- Born: 20 May 1950
- Died: 28 October 2024 (aged 74) Melbourne, Victoria, Australia
- Citizenship: Australian
- Education: Monash University (MSc, 1974) La Trobe University (PhD, 1980)
- Awards: National Health and Medical Research Council Australia Fellowship (2007)
- Scientific career
- Fields: Genetic epidemiology Statistical genetics
- Institutions: University of Melbourne

= John Hopper (epidemiologist) =

Australian epidemiologist (1950–2024)

John Llewelyn Hopper (20 May 1950 – 28 October 2024) was an Australian genetic epidemiologist and professor at the University of Melbourne, where he was a Professorial Fellow and Director of the Centre for Epidemiology and Biostatistics in the School of Population Global Health.
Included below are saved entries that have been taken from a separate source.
`config.mk`:
```
export PLATFORM = sky130hd
export DESIGN_NAME = stage_ex
export DESIGN_NICKNAME = d
export VERILOG_FILES = /design/src/rtl/stage_ex.sv
export SDC_FILE = /design/constraint.sdc
export NUM_CORES = 1
export LEC_CHECK = 0
export CAP_MARGIN = 5
export CORE_MARGIN = 2
export CORE_UTILIZATION = 40
export DETAILED_ROUTE_END_ITERATION = 8
export PLACE_DENSITY = 0.55
export SLEW_MARGIN = 30
export SYNTH_ARGS = -nofsm -noshare
export SYNTH_HDL_FRONTEND = slang
export SYNTH_SLANG_ARGS = --single-unit
```
`constraint.sdc`:
```
create_clock -name clock -period 8.6 [get_ports clock]
set_clock_uncertainty 0.15 [all_clocks]
set_input_delay 2.15 -clock clock [delete_from_list [all_inputs] [get_ports clock]]
set_output_delay 2.15 -clock clock [all_outputs]
set_load 0.01 [all_outputs]
```
`src/rtl/stage_ex.sv`:
```
// Execute/complete stage: single-cycle ALU, 8-iteration nibble multiplier,
// and an in-order result FIFO whose head drives the CDB.
package sys_defs;
  typedef enum logic [3:0] {
    ALU_ADD, ALU_SUB, ALU_SLT, ALU_SLTU, ALU_AND,
    ALU_OR,  ALU_XOR, ALU_SLL, ALU_SRL,  ALU_SRA
  } ALU_FUNC;
endpackage

module stage_ex
  import sys_defs::*;
#(
  parameter int unsigned RESULT_DEPTH = 2
) (
  input  logic        clock,
  input  logic        reset,
  input  logic        issue_valid,
  input  logic [31:0] issue_opA,
  input  logic [31:0] issue_opB,
  input  logic [4:0]  issue_tag,
  input  ALU_FUNC     issue_func,
  input  logic        issue_is_mult,
  input  logic        squash,
  input  logic        cdb_stall,
  output logic        issue_ready,
  output logic        rs_clear,
  output logic        cdb_valid,
  output logic [4:0]  cdb_tag,
  output logic [31:0] cdb_value,
  output logic [1:0]  ex_busy_debug
);
  localparam int unsigned PW = $clog2(RESULT_DEPTH);
  localparam logic [PW:0]   LP_DEPTH   = RESULT_DEPTH[PW:0];
  localparam logic [PW:0]   LP_CNT_ONE = 1;
  localparam logic [PW-1:0] LP_PTR_ONE = 1;

  typedef enum logic [1:0] {S_IDLE = 2'd0, S_MUL = 2'd1, S_HOLD = 2'd2} state_t;

  state_t        r_state;
  logic [31:0]   r_mcand;
  logic [31:0]   r_mplier;
  logic [31:0]   r_acc;
  logic [2:0]    r_iter;
  logic [4:0]    r_mtag;
  logic [4:0]    r_ftag [RESULT_DEPTH];
  logic [31:0]   r_fval [RESULT_DEPTH];
  logic [PW-1:0] r_rd_ptr;
  logic [PW-1:0] r_wr_ptr;
  logic [PW:0]   r_count;

  logic        w_pop;
  logic        w_space;
  logic [31:0] w_alu;
  logic [3:0]  w_nib;
  logic [31:0] w_pp;
  logic [31:0] w_sum;
  logic        w_push;
  logic [4:0]  w_push_tag;
  logic [31:0] w_push_val;

  assign cdb_valid     = (r_count != '0);
  assign cdb_tag       = cdb_valid ? r_ftag[r_rd_ptr] : '0;
  assign cdb_value     = cdb_valid ? r_fval[r_rd_ptr] : '0;
  assign w_pop         = cdb_valid && !cdb_stall;
  assign w_space       = (r_count < LP_DEPTH) || w_pop;
  assign issue_ready   = !squash && (r_state == S_IDLE) && w_space;
  assign rs_clear      = issue_valid && issue_ready;
  assign ex_busy_debug = r_state;

  always_comb begin
    w_alu = '0;
    unique case (issue_func)
      ALU_ADD:  w_alu = issue_opA + issue_opB;
      ALU_SUB:  w_alu = issue_opA - issue_opB;
      ALU_SLT:  w_alu = {31'd0, $signed(issue_opA) < $signed(issue_opB)};
      ALU_SLTU: w_alu = {31'd0, issue_opA < issue_opB};
      ALU_AND:  w_alu = issue_opA & issue_opB;
      ALU_OR:   w_alu = issue_opA | issue_opB;
      ALU_XOR:  w_alu = issue_opA ^ issue_opB;
      ALU_SLL:  w_alu = issue_opA << issue_opB[4:0];
      ALU_SRL:  w_alu = issue_opA >> issue_opB[4:0];
      ALU_SRA:  w_alu = $unsigned($signed(issue_opA) >>> issue_opB[4:0]);
      default:  w_alu = '0;
    endcase
  end

  // One nibble of the multiplier per iteration, shifted into place.
  assign w_nib = r_mplier[{r_iter, 2'b00} +: 4];
  assign w_pp  = (r_mcand * {28'd0, w_nib}) << {r_iter, 2'b00};
  assign w_sum = r_acc + w_pp;

  always_comb begin
    w_push     = 1'b0;
    w_push_tag = '0;
    w_push_val = '0;
    if (!squash) begin
      if (rs_clear && !issue_is_mult) begin
        w_push     = 1'b1;
        w_push_tag = issue_tag;
        w_push_val = w_alu;
      end else if (r_state == S_MUL && r_iter == 3'd7 && w_space) begin
        w_push     = 1'b1;
        w_push_tag = r_mtag;
        w_push_val = w_sum;
      end else if (r_state == S_HOLD && w_space) begin
        w_push     = 1'b1;
        w_push_tag = r_mtag;
        w_push_val = r_acc;
      end
    end
  end

  always_ff @(posedge clock or negedge reset) begin
    if (!reset) begin
      r_state  <= S_IDLE;
      r_mcand  <= '0;
      r_mplier <= '0;
      r_acc    <= '0;
      r_iter   <= '0;
      r_mtag   <= '0;
      r_rd_ptr <= '0;
      r_wr_ptr <= '0;
      r_count  <= '0;
      for (int unsigned i = 0; i < RESULT_DEPTH; i++) begin
        r_ftag[i] <= '0;
        r_fval[i] <= '0;
      end
    end else if (squash) begin
      r_state  <= S_IDLE;
      r_acc    <= '0;
      r_iter   <= '0;
      r_rd_ptr <= '0;
      r_wr_ptr <= '0;
      r_count  <= '0;
    end else begin
      unique case (r_state)
        S_IDLE: if (rs_clear && issue_is_mult) begin
          r_mcand  <= issue_opA;
          r_mplier <= issue_opB;
          r_mtag   <= issue_tag;
          r_acc    <= '0;
          r_iter   <= '0;
          r_state  <= S_MUL;
        end
        S_MUL: begin
          r_iter <= r_iter + 3'd1;
          if (r_iter == 3'd7) begin
            r_acc   <= w_sum;
            r_state <= w_space ? S_IDLE : S_HOLD;
          end else begin
            r_acc <= w_sum;
          end
        end
        S_HOLD: if (w_space) r_state <= S_IDLE;
        default: r_state <= S_IDLE;
      endcase

      if (w_push) begin
        r_ftag[r_wr_ptr] <= w_push_tag;
        r_fval[r_wr_ptr] <= w_push_val;
        r_wr_ptr         <= r_wr_ptr + LP_PTR_ONE;
      end
      if (w_pop) r_rd_ptr <= r_rd_ptr + LP_PTR_ONE;
      unique case ({w_push, w_pop})
        2'b10:   r_count <= r_count + LP_CNT_ONE;
        2'b01:   r_count <= r_count - LP_CNT_ONE;
        default: r_count <= r_count;
      endcase
    end
  end
endmodule
```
He was also a National Health and Medical Research Council (NHMRC) Senior Principal Research Fellow, and was one of the first nine Australia Fellows chosen by the NHMRC in 2007. In 1990, he became the director of Twins Research Australia (formerly the Australian Twin Registry) and head of the breast cancer unit in the Centre for Epidemiology and Biostatistics in the Melbourne School of Population and Global Health. Hopper died on 28 October 2024, at the age of 74.